▶ _Task to complete_
Copy exactly the lines that run from the one containing "avgViaCountPerCell = 5.26" through the end of the entries, both ends included.

[Saved entries]
This is an optimization exercise on Yosys and OpenROAD, whose aim is small area and a short achievable clock period, not a production implementation.
No functional check of the RTL was part of any run shown here.
No activity file was given, so power comes from the tool's default toggle rates.

## flow/design.v (module list and top-level ports; edited modules follow where they fit)
// module ALU: 1023 lines
// module P_INV: 1 lines
// module P_ND2: 1 lines
// module P_NR2: 1 lines
// module P_AN2: 1 lines
// module P_OR2: 1 lines
// module P_ND3: 1 lines
// module P_AN3: 1 lines
// module P_O211AI: 1 lines
// module P_O311AI: 1 lines
// module P_O411AI: 1 lines
// module P_XOR2: 1 lines
// module P_XNR2: 1 lines
// module P_MX2I: 1 lines
// module P_OAI21: 1 lines
// module P_AOI21: 1 lines
// module P_O21A: 1 lines
// module P_HA: 1 lines
// module P_A222OI: 3 lines
// module ShifterSignExtender: 305 lines
// module XSel: 38 lines
// module AmtDec: 39 lines
// module ex_datapath: 81 lines
module ex_datapath(
    input  wire        CLK,
    input  wire [31:0] A,
    input  wire [31:0] Rm,
    input  wire [11:0] I,
    input  wire [1:0]  AM,
    input  wire        CIN,
    input  wire [3:0]  Op,
    output reg  [31:0] Out,
    output wire        Z,
    output wire        N,
    output reg         C,
    output reg         V
);
  // ...
==> flow/flow/run.sh <==
#!/bin/bash
set -euo pipefail
MARGIN=6.25
export BUFFER_PORTS_ARGS="-buffer_cell sky130_fd_sc_hd__buf_1"
sed "s|\"\${@:-finish}\"|SETUP_SLACK_MARGIN=${MARGIN} \"\${@:-finish}\"|" standard.sh > standard_margin.sh
grep -q "SETUP_SLACK_MARGIN=${MARGIN}" standard_margin.sh
bash standard_margin.sh > flow_make.log 2>&1
==> flow/standard.sh <==
#!/bin/bash
# synth_recipe.tcl (not shown) runs the flow's synth.tcl, then flattens the netlist and writes it again
# the make line also repeats each setting of config.mk as NAME=value (left out here)
make -C /OpenROAD-flow-scripts/flow DESIGN_CONFIG=/design/flow/config.mk WORK_HOME=/design/flow/orfs CLKGATE_MAP_FILE= SYNTH_SCRIPT=/design/flow/synth_recipe.tcl "${@:-finish}"
==> flow/config.mk <==
export PLATFORM = sky130hd
export DESIGN_NAME = ex_datapath
export DESIGN_NICKNAME = ex_datapath
export VERILOG_FILES = /design/flow/design.v
export SDC_FILE = /design/flow/constraint.sdc
export NUM_CORES = 4
export LEC_CHECK = 0
export CAP_MARGIN = 20
export CORE_MARGIN = 2
export CORE_UTILIZATION = 40
export CTS_BUF_LIST = sky130_fd_sc_hd__clkbuf_4 sky130_fd_sc_hd__clkbuf_8
export SLEW_MARGIN = 20
export SYNTH_HIERARCHICAL = 1
export TNS_END_PERCENT = 5
==> flow/constraint.sdc <==
create_clock -name core_clock -period 9.0 [get_ports {CLK}]
set_input_delay 1.8000 -clock core_clock [delete_from_list [all_inputs] [get_ports {CLK}]]
set_output_delay 1.8000 -clock core_clock [all_outputs]
set_load 0.01 [all_outputs]
==> results.cfg, run 1 <==
[yosys]
synth_cells = 917
synth_top_family_by_area = multiplexers
synth_top_area_share_pct = 29.9
synth_area_mm2 = 0.00808
async_reset_ff_share_pct = 0
ys_ff_latch = 117

[finish]
fin_cells = 1381
syn2layout_area_growth_pct = 30.7
multi_input_cells = 710

[detailed_routing]
top_layer_used = met4
wirelength_um = 22100
avgViaCountPerCell = 5.26

[clock_tree]
cts_buffers = 17
cts_setup_buffers = 18
htreeDepth = 4
cts.repair.resized = 80

[floorplanning]
rows = 51
taps = 265

[grt]
grt_pass1_wl_um = 34200
grt_max_degree = 41

[power_and_ir_drop]
p_comb_share_pct = 45.0
p_switching_uw = 861

[timing]
slew_viol_final = 0
setup_viol = 0

[status]
outcome = no timing/DRC/antenna violations

[setup_path]
critPathBufInv = 2
rrSetupSlack_ns = 5.46
path_depth = 19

▶ _Exercise answer_
avgViaCountPerCell = 5.26

[clock_tree]
cts_buffers = 17
cts_setup_buffers = 18
htreeDepth = 4
cts.repair.resized = 80

[floorplanning]
rows = 51
taps = 265

[grt]
grt_pass1_wl_um = 34200
grt_max_degree = 41

[power_and_ir_drop]
p_comb_share_pct = 45.0
p_switching_uw = 861

[timing]
slew_viol_final = 0
setup_viol = 0

[status]
outcome = no timing/DRC/antenna violations

[setup_path]
critPathBufInv = 2
rrSetupSlack_ns = 5.46
path_depth = 19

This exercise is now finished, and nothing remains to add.